The Planet Earth category contains subcategories called "Uncharted", "That's Amazing", "Aquatic World", "On the Brink", and "Into the Outdoors". The subsection Uncharted contains videos about architecture and places in the world that people have not seen. The videos range from those on the isolated Socotra Island in Yemen or the Spanish castle that inspired the castles in Disney's Cinderella and Snow White. The subcategory That's Amazing is where Great Big Story partnered with The Weather Channel to bring people to the outdoors and test their limits. This encompasses Mike Libecki exploring the last parts of the world that haven't been seen or surfers traveling to surf under the northern lights. On the Brink captures videos of rare animals that are on the brink of extinction. The company's goal of this section is to bring awareness to the animals in order to help them survive. The next subcategory is Into the Outdoors which captures the exploration of the outdoors. This captures all the parts such as exploring underwater caves or walking the Serengeti with the black rhino. The last section is the Aquatic World. The section is a 2-season section of the deep-sea exploration with the explorer Philippe Cousteau Jr.

===Flavors===
The Flavors category is about food. It is composed of subcategories called "It's 5 o'clock Somewhere", "Snack Attack", "Ichigo Ichie", "Finely Crafted Cuisine", and "Food Innovations". It's 5 o'clock somewhere is all about alcohol like the oldest bar in the world or the company that ages their wine at the bottom of the ocean. Snack Attack tells stories about how the most common snacks came to be.

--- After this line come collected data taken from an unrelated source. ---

**src/rtl/nibble_acc_pkg.sv**
```systemverilog
// Shared definitions for the nibble sum accumulator slice.
//
// Contents:
//   DEF_DATA_W, DEF_ACC_W, DEF_BURST - default widths and burst length
//   acc_state_t                      - accumulator FSM state encoding
//
// Optional build macro used by the slice: NIBBLE_ACC_SAT_EN (see top module).
package nibble_acc_pkg;

    localparam int DEF_DATA_W = 4;
    localparam int DEF_ACC_W  = 8;
    localparam int DEF_BURST  = 4;

    typedef enum logic [1:0] {
        IDLE  = 2'd0,
        ACCUM = 2'd1,
        HOLD  = 2'd2
    } acc_state_t;

endpackage

```
**src/rtl/nibble_pair_adder.sv**
```systemverilog
// Combinational operand-pair adder.
//
// Both operands are zero-extended to DATA_W+1 bits before the add, so the
// carry out of the top bit is always kept. This module is the single home of
// that rule and is shared with the neighbouring adder stage.
//
// Ports:
//   a   [DATA_W-1:0] in  - operand A
//   b   [DATA_W-1:0] in  - operand B
//   sum [DATA_W:0]   out - full-width pair sum
module nibble_pair_adder
    import nibble_acc_pkg::*;
#(
    parameter int DATA_W = DEF_DATA_W
) (
    input  logic [DATA_W-1:0] a,
    input  logic [DATA_W-1:0] b,
    output logic [DATA_W:0]   sum
);

    assign sum = {1'b0, a} + {1'b0, b};

endmodule

```
**src/rtl/nibble_sum_accumulator.sv**
```systemverilog
// Nibble sum accumulator.
//
// Takes operand pairs over a valid/ready handshake, adds each pair at full
// width, and accumulates BURST pair sums into an ACC_W total. The total is
// then presented on a valid/ready output together with an overflow flag.
// No pair is accepted while a result is waiting, so accept and emit never
// happen in the same cycle.
//
// Build option:
//   NIBBLE_ACC_SAT_EN defined   - the accumulator saturates at 2^ACC_W-1 on
//                                 overflow and stays there for the burst.
//   NIBBLE_ACC_SAT_EN undefined - the accumulator wraps modulo 2^ACC_W.
//   In both builds out_ovf reports whether the burst overflowed.
//
// Ports:
//   clk       in  - clock, rising edge
//   rst_n     in  - asynchronous active-low reset
//   in_valid  in  - operand pair valid
//   in_ready  out - pair can be accepted (low while a result is held)
//   in_a      in  - operand A [DATA_W-1:0]
//   in_b      in  - operand B [DATA_W-1:0]
//   out_valid out - result valid
//   out_ready in  - sink accepts result
//   out_sum   out - accumulated total [ACC_W-1:0]
//   out_ovf   out - total exceeded 2^ACC_W-1 during this burst
//   busy      out - FSM is not idle
module nibble_sum_accumulator
    import nibble_acc_pkg::*;
#(
    parameter int DATA_W = DEF_DATA_W,
    parameter int ACC_W  = DEF_ACC_W,
    parameter int BURST  = DEF_BURST
) (
    input  logic              clk,
    input  logic              rst_n,
    input  logic              in_valid,
    output logic              in_ready,
    input  logic [DATA_W-1:0] in_a,
    input  logic [DATA_W-1:0] in_b,
    output logic              out_valid,
    input  logic              out_ready,
    output logic [ACC_W-1:0]  out_sum,
    output logic              out_ovf,
    output logic              busy
);

    localparam int CNT_W = $clog2(BURST + 1);
    localparam logic [CNT_W-1:0] LAST_CNT = CNT_W'(BURST - 1);

    acc_state_t       state;
    logic [ACC_W-1:0] acc;
    logic [CNT_W-1:0] cnt;
    logic             ovf;

    logic [DATA_W:0]  pair_sum;
    logic [ACC_W:0]   pair_ext;
    logic [ACC_W:0]   acc_sum;
    logic [ACC_W-1:0] acc_new;
    logic             ovf_new;
    logic             accept;

    nibble_pair_adder #(
        .DATA_W (DATA_W)
    ) u_pair_adder (
        .a   (in_a),
        .b   (in_b),
        .sum (pair_sum)
    );

    // Both handshake outputs decode only the registered state, so out_ready
    // never reaches in_ready combinationally.
    assign in_ready = (state != HOLD);
    assign busy     = (state != IDLE);
    assign accept   = in_valid && in_ready;

    // ACC_W >= DATA_W+1 guarantees at least one padding bit here.
    assign pair_ext = {{(ACC_W - DATA_W){1'b0}}, pair_sum};

    // One extra bit on the add exposes the carry that marks overflow; the
    // overflow flag is sticky across the burst.
    always_comb begin
        acc_sum = {1'b0, acc} + pair_ext;
        ovf_new = ovf | acc_sum[ACC_W];
`ifdef NIBBLE_ACC_SAT_EN
        acc_new = ovf_new ? {ACC_W{1'b1}} : acc_sum[ACC_W-1:0];
`else
        acc_new = acc_sum[ACC_W-1:0];
`endif
    end

    // Accumulator FSM. acc and ovf only move on an accepted pair, so operand
    // values present while in_valid is low never reach the accumulator.
    always_ff @(posedge clk or negedge rst_n) begin
        if (!rst_n) begin
            state     <= IDLE;
            acc       <= '0;
            cnt       <= '0;
            ovf       <= 1'b0;
            out_valid <= 1'b0;
            out_sum   <= '0;
            out_ovf   <= 1'b0;
        end else begin
            case (state)
                IDLE, ACCUM: begin
                    if (accept) begin
                        acc <= acc_new;
                        ovf <= ovf_new;
                        if (cnt == LAST_CNT) begin
                            state     <= HOLD;
                            out_valid <= 1'b1;
                            out_sum   <= acc_new;
                            out_ovf   <= ovf_new;
                        end else begin
                            state <= ACCUM;
                            cnt   <= cnt + CNT_W'(1);
                        end
                    end
                end
                HOLD: begin
                    if (out_ready) begin
                        state     <= IDLE;
                        out_valid <= 1'b0;
                        acc       <= '0;
                        cnt       <= '0;
                        ovf       <= 1'b0;
                    end
                end
                default: begin
                    state <= IDLE;
                end
            endcase
        end
    end

endmodule

```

Ichigo Ichie is a section that is partnered with ANA Japan, a Japanese airline, that goes into the best foods in Japan. The next subsection is Finely Crafted Cuisine which captures the foods made by master chefs for specific foods. The last subsection is Food Innovations. This subsection focuses on the presentation of the foods rather than foods themselves. This could be how the Chinese takeout box came to be or the art of crafting food displays.

===Origins===
The last main category is Origins. Origins is only composed of two subcategories, called "Highly Original" and "Original Grub". Highly Original is composed of videos the origin stories about items used today. This includes videos about how the Rubik's cube came to be and the city where the first violins were made. The last subsection is the Original Grub. The videos describe very original foods and the people who make them. These include videos about the rarest pasta "su filindeu" and the people in Belgium that shrimp on horseback.